■ DESCRIPTION OF THE TASK: Copying exactly, give the lines in the material below from the one with "reg [2:0] x, y;" to the one with "if (rst) begin", ends included, and nothing besides.

════════

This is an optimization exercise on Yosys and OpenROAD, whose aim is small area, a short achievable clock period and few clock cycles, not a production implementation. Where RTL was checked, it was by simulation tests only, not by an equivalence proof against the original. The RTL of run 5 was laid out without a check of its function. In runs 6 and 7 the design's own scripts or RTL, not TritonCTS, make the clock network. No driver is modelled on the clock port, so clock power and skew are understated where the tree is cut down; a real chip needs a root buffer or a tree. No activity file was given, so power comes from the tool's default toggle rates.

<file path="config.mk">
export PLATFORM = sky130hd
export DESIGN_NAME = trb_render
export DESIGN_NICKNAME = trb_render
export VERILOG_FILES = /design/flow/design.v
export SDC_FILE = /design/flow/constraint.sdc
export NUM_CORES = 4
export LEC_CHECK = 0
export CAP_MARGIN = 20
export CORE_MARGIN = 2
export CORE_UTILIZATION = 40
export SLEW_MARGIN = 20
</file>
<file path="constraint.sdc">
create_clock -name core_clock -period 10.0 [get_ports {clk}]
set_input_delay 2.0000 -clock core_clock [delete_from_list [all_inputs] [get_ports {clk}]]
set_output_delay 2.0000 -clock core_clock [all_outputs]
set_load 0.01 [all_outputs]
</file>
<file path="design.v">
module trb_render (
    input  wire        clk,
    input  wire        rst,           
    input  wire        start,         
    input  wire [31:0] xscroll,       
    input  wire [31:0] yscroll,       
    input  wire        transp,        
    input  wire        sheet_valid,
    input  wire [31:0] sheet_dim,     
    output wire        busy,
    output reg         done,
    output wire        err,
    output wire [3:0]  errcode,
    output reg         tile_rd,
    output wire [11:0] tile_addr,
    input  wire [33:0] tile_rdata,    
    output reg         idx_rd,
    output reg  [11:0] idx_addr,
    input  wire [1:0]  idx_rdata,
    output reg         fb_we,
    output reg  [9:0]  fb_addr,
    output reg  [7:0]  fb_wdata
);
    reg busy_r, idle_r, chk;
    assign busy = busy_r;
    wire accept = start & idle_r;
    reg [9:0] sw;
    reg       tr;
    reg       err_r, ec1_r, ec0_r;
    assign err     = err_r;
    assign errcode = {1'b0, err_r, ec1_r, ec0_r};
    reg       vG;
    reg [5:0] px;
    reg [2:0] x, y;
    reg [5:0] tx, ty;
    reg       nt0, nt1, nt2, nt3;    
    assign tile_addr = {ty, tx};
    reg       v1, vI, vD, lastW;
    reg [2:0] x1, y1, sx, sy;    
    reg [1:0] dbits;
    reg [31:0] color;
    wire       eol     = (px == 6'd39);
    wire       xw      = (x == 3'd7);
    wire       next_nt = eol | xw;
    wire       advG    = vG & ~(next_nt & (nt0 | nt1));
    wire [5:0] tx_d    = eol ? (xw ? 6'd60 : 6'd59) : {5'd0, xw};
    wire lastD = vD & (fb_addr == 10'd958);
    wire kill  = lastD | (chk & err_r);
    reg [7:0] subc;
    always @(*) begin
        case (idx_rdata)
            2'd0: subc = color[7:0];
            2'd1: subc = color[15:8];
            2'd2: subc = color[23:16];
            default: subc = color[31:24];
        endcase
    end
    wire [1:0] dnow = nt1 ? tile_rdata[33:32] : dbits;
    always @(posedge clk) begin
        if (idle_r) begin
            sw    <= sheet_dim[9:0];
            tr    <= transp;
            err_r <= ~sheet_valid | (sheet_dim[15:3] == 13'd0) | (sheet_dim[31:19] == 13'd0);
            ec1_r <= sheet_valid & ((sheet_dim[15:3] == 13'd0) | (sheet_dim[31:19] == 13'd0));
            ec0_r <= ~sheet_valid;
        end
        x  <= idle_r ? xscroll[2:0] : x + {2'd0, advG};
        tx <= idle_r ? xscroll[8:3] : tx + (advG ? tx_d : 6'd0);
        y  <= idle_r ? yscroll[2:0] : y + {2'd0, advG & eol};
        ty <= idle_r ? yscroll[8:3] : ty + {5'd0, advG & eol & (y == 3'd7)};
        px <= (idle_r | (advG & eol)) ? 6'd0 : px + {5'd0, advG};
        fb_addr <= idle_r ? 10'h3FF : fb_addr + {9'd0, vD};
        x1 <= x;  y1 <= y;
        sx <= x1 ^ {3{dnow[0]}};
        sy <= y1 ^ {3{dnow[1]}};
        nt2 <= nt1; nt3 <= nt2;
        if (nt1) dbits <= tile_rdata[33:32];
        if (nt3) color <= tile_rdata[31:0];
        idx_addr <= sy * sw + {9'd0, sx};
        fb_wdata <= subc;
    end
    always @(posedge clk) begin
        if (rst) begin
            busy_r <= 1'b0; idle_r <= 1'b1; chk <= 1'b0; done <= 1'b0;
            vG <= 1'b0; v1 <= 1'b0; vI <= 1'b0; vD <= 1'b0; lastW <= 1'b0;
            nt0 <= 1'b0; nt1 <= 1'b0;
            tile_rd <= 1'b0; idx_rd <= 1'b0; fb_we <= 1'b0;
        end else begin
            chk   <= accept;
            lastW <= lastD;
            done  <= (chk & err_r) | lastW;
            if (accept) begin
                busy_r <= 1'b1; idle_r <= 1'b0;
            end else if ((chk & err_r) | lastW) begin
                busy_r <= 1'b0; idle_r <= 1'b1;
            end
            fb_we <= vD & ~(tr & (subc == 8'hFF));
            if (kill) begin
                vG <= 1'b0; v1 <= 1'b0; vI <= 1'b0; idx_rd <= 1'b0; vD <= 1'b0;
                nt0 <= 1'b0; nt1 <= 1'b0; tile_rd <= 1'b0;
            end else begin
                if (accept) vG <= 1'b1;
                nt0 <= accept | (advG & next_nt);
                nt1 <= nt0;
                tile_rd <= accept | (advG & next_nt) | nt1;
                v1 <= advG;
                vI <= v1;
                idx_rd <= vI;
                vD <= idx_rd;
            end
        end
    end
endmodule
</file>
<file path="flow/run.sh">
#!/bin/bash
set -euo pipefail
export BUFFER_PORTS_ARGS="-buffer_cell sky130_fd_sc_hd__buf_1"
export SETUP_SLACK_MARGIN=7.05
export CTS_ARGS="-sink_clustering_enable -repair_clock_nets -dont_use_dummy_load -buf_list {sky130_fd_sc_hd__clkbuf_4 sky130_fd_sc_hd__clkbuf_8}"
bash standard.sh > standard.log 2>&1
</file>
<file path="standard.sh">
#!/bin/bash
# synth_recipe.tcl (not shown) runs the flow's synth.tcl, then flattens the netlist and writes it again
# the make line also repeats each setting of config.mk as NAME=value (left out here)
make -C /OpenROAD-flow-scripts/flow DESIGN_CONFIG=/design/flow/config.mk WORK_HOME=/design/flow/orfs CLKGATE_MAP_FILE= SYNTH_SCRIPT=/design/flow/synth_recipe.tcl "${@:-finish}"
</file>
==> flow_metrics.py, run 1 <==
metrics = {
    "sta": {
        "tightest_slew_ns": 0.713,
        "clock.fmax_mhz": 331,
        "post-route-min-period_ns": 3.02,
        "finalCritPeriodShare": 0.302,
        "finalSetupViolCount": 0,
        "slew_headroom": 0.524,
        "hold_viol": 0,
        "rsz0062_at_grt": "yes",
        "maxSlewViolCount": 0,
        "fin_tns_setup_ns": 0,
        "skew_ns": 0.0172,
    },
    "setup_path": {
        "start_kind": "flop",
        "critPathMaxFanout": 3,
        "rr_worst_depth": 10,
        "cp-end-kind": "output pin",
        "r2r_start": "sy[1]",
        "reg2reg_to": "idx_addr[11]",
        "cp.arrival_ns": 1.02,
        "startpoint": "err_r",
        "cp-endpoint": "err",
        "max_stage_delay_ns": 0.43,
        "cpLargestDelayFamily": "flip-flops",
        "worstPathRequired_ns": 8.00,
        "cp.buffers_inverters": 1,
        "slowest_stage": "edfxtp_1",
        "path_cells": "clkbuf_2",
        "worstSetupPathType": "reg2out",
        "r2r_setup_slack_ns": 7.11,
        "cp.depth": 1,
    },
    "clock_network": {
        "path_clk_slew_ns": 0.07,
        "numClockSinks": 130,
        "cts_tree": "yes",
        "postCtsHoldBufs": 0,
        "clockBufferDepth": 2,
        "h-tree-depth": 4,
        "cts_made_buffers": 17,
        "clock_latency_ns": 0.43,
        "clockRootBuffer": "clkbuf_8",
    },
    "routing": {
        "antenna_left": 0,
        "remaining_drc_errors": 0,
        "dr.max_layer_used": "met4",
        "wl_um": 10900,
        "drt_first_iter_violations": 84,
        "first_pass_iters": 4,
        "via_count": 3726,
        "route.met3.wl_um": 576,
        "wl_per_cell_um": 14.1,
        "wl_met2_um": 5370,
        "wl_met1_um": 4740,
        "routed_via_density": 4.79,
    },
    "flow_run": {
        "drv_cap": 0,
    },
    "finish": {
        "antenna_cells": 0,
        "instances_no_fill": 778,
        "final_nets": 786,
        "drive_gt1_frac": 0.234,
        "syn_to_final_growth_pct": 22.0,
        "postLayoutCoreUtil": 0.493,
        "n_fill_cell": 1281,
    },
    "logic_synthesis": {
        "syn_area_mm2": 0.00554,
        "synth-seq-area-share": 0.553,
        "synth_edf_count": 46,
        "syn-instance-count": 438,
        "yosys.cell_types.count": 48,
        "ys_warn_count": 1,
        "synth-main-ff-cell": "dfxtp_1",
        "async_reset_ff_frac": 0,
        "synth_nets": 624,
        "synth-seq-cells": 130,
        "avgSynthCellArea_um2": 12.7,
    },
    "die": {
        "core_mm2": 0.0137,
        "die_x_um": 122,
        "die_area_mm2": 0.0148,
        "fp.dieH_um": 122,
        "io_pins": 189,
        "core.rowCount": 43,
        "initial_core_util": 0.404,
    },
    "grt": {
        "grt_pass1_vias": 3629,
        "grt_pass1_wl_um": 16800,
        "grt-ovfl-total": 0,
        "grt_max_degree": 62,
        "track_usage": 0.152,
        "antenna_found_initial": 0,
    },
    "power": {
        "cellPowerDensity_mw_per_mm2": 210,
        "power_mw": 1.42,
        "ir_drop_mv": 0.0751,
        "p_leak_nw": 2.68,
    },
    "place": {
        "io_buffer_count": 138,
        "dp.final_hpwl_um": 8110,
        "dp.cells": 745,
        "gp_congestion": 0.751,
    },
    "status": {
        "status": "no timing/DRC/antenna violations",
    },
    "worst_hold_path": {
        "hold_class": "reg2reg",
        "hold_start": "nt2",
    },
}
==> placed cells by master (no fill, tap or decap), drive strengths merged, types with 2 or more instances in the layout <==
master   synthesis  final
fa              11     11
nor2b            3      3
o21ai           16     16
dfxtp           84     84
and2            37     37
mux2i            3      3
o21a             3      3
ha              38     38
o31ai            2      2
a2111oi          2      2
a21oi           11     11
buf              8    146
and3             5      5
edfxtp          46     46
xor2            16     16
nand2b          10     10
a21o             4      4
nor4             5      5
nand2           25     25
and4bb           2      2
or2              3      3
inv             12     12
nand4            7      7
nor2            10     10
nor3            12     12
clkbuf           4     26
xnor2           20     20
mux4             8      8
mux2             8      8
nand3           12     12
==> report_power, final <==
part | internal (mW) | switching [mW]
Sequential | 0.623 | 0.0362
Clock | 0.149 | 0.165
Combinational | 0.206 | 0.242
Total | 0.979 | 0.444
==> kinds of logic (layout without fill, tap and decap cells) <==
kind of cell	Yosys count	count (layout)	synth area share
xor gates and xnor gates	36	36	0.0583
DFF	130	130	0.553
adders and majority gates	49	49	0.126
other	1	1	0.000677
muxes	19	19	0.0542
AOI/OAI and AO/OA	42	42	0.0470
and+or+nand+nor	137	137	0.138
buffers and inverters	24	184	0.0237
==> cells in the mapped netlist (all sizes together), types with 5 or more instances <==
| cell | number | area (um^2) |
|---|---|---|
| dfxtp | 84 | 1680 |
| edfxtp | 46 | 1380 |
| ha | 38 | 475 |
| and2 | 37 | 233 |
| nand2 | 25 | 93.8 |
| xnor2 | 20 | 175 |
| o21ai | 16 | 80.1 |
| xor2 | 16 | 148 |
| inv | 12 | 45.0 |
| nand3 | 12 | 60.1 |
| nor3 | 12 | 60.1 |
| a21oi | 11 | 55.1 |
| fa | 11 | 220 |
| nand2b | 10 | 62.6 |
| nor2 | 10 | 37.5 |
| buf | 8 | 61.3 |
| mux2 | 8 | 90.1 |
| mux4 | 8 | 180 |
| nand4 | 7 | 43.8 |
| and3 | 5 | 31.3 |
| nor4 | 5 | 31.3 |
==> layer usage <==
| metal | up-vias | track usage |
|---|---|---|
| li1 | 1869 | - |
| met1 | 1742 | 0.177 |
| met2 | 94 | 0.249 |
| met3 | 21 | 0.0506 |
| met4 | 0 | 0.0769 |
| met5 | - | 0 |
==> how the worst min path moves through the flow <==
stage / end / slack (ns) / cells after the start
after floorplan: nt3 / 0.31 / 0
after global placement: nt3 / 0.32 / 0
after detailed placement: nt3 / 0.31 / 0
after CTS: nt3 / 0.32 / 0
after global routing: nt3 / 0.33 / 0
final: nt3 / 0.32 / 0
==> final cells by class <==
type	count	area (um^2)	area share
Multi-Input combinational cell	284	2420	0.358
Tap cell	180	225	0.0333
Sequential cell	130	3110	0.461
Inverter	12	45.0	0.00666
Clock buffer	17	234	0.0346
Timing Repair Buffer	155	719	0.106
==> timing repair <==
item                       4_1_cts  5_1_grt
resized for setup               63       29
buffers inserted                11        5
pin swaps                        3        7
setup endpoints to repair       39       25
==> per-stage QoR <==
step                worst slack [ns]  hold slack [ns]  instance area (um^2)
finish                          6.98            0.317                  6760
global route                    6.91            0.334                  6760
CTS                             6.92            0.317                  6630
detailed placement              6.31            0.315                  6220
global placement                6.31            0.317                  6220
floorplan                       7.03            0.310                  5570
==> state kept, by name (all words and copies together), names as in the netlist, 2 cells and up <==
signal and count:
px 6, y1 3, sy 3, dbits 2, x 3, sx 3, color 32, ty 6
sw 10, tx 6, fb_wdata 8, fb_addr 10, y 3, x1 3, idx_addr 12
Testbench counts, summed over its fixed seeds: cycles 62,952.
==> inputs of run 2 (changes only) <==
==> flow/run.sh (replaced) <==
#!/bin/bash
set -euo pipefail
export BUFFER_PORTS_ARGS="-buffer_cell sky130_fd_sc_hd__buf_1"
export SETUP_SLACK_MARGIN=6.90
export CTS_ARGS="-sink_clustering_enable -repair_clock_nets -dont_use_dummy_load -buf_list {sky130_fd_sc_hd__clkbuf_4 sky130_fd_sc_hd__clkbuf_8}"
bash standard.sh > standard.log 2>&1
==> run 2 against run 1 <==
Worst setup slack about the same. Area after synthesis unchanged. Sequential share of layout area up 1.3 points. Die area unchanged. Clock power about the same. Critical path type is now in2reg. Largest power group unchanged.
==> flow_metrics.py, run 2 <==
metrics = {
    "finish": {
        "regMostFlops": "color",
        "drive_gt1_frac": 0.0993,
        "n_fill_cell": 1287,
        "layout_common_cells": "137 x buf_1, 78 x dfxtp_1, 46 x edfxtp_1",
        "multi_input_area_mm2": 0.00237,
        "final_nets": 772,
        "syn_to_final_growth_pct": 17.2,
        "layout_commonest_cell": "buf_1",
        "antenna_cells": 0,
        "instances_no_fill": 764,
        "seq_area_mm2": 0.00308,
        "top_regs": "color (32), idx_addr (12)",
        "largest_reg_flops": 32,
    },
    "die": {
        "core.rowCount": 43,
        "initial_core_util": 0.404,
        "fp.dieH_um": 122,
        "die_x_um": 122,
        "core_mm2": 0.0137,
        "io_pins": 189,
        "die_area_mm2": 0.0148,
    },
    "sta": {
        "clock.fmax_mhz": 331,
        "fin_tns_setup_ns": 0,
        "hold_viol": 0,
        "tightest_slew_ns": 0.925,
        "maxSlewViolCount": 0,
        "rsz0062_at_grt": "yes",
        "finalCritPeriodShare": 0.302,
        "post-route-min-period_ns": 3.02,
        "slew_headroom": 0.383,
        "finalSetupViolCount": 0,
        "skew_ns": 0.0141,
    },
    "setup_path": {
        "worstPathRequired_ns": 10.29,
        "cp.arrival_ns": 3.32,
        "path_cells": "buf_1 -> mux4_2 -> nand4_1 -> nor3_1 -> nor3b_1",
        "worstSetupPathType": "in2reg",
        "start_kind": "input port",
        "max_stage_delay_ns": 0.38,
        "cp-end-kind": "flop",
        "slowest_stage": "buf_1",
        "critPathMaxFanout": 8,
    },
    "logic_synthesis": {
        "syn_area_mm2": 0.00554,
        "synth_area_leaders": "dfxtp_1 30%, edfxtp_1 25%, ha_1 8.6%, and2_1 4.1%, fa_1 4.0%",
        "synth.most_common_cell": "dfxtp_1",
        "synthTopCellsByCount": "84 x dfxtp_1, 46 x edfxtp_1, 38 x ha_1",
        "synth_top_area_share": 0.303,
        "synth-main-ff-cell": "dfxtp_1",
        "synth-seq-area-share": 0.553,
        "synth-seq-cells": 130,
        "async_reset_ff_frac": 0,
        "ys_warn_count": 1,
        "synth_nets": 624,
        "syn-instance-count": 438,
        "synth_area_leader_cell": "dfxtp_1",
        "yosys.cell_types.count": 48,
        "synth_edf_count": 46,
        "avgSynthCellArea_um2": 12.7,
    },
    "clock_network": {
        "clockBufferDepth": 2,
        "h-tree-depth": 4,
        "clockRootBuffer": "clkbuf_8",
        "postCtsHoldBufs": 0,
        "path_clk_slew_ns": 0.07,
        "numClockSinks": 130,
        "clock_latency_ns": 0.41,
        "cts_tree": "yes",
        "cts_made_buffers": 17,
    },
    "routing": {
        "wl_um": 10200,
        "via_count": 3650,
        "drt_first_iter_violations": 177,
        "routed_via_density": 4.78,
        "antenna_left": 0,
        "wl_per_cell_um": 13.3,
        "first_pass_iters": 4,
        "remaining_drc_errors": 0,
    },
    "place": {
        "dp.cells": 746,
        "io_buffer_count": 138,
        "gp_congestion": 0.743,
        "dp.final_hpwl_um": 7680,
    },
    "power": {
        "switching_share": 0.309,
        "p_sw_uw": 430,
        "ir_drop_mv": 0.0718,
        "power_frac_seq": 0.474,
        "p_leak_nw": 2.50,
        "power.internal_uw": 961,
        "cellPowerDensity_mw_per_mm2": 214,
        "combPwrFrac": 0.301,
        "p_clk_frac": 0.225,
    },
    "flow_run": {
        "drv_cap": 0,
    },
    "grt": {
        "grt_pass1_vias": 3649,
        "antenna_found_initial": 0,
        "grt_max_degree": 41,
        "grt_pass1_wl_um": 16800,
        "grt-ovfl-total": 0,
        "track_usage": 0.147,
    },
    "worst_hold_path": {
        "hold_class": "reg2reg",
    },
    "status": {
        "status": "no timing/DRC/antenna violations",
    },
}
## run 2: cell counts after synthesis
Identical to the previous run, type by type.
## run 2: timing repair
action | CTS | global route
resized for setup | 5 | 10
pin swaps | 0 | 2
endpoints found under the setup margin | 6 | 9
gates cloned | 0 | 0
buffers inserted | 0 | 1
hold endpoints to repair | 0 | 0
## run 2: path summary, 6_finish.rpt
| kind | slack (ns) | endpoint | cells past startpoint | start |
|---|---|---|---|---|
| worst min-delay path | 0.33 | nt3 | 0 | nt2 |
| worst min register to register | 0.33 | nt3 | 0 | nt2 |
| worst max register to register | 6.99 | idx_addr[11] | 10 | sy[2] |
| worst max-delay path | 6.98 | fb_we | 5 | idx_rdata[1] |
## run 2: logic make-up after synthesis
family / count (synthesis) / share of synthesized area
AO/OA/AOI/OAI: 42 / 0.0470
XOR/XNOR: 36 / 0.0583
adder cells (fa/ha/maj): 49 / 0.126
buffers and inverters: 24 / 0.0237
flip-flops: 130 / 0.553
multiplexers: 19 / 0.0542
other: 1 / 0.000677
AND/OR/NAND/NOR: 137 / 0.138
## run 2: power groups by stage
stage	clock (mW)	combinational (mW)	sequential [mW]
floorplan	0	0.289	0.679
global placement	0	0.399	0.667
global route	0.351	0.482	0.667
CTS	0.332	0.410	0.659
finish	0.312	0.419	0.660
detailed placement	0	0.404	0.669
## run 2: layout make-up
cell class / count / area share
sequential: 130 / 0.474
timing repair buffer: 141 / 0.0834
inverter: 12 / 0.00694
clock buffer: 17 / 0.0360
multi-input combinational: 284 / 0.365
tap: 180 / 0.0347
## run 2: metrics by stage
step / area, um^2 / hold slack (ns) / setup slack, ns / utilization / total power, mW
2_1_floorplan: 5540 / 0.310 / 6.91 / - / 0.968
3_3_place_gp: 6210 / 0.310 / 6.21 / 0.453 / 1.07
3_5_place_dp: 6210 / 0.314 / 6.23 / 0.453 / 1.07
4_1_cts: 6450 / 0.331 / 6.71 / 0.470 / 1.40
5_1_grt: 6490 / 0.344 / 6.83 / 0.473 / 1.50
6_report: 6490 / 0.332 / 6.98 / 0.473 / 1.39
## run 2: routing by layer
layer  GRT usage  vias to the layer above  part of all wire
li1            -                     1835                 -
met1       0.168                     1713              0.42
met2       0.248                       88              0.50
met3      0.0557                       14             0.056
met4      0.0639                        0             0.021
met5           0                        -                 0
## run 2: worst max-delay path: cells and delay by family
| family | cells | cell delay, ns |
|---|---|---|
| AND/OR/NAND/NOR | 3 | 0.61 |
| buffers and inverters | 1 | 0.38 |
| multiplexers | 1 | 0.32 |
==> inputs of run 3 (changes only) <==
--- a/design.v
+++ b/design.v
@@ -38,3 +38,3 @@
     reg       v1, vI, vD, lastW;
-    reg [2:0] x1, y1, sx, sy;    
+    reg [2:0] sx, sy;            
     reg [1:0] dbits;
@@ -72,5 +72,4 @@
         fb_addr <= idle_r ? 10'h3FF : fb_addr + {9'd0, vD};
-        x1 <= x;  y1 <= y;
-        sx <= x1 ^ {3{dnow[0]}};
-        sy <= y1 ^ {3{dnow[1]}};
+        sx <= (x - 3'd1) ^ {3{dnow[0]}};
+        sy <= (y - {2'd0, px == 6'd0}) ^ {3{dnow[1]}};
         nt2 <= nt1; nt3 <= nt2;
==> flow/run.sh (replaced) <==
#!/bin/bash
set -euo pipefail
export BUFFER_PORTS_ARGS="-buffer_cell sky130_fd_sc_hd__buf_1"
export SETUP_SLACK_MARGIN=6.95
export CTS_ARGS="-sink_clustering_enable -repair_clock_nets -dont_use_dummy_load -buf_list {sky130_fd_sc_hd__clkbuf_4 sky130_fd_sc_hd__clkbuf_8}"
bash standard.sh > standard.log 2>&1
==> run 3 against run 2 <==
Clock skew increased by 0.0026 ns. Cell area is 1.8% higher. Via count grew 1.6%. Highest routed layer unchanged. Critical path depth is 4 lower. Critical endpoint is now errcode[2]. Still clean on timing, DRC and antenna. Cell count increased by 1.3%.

════════

■ COMPLETED EXERCISE:
    reg [2:0] x, y;
    reg [5:0] tx, ty;
    reg       nt0, nt1, nt2, nt3;    
    assign tile_addr = {ty, tx};
    reg       v1, vI, vD, lastW;
    reg [2:0] x1, y1, sx, sy;    
    reg [1:0] dbits;
    reg [31:0] color;
    wire       eol     = (px == 6'd39);
    wire       xw      = (x == 3'd7);
    wire       next_nt = eol | xw;
    wire       advG    = vG & ~(next_nt & (nt0 | nt1));
    wire [5:0] tx_d    = eol ? (xw ? 6'd60 : 6'd59) : {5'd0, xw};
    wire lastD = vD & (fb_addr == 10'd958);
    wire kill  = lastD | (chk & err_r);
    reg [7:0] subc;
    always @(*) begin
        case (idx_rdata)
            2'd0: subc = color[7:0];
            2'd1: subc = color[15:8];
            2'd2: subc = color[23:16];
            default: subc = color[31:24];
        endcase
    end
    wire [1:0] dnow = nt1 ? tile_rdata[33:32] : dbits;
    always @(posedge clk) begin
        if (idle_r) begin
            sw    <= sheet_dim[9:0];
            tr    <= transp;
            err_r <= ~sheet_valid | (sheet_dim[15:3] == 13'd0) | (sheet_dim[31:19] == 13'd0);
            ec1_r <= sheet_valid & ((sheet_dim[15:3] == 13'd0) | (sheet_dim[31:19] == 13'd0));
            ec0_r <= ~sheet_valid;
        end
        x  <= idle_r ? xscroll[2:0] : x + {2'd0, advG};
        tx <= idle_r ? xscroll[8:3] : tx + (advG ? tx_d : 6'd0);
        y  <= idle_r ? yscroll[2:0] : y + {2'd0, advG & eol};
        ty <= idle_r ? yscroll[8:3] : ty + {5'd0, advG & eol & (y == 3'd7)};
        px <= (idle_r | (advG & eol)) ? 6'd0 : px + {5'd0, advG};
        fb_addr <= idle_r ? 10'h3FF : fb_addr + {9'd0, vD};
        x1 <= x;  y1 <= y;
        sx <= x1 ^ {3{dnow[0]}};
        sy <= y1 ^ {3{dnow[1]}};
        nt2 <= nt1; nt3 <= nt2;
        if (nt1) dbits <= tile_rdata[33:32];
        if (nt3) color <= tile_rdata[31:0];
        idx_addr <= sy * sw + {9'd0, sx};
        fb_wdata <= subc;
    end
    always @(posedge clk) begin
        if (rst) begin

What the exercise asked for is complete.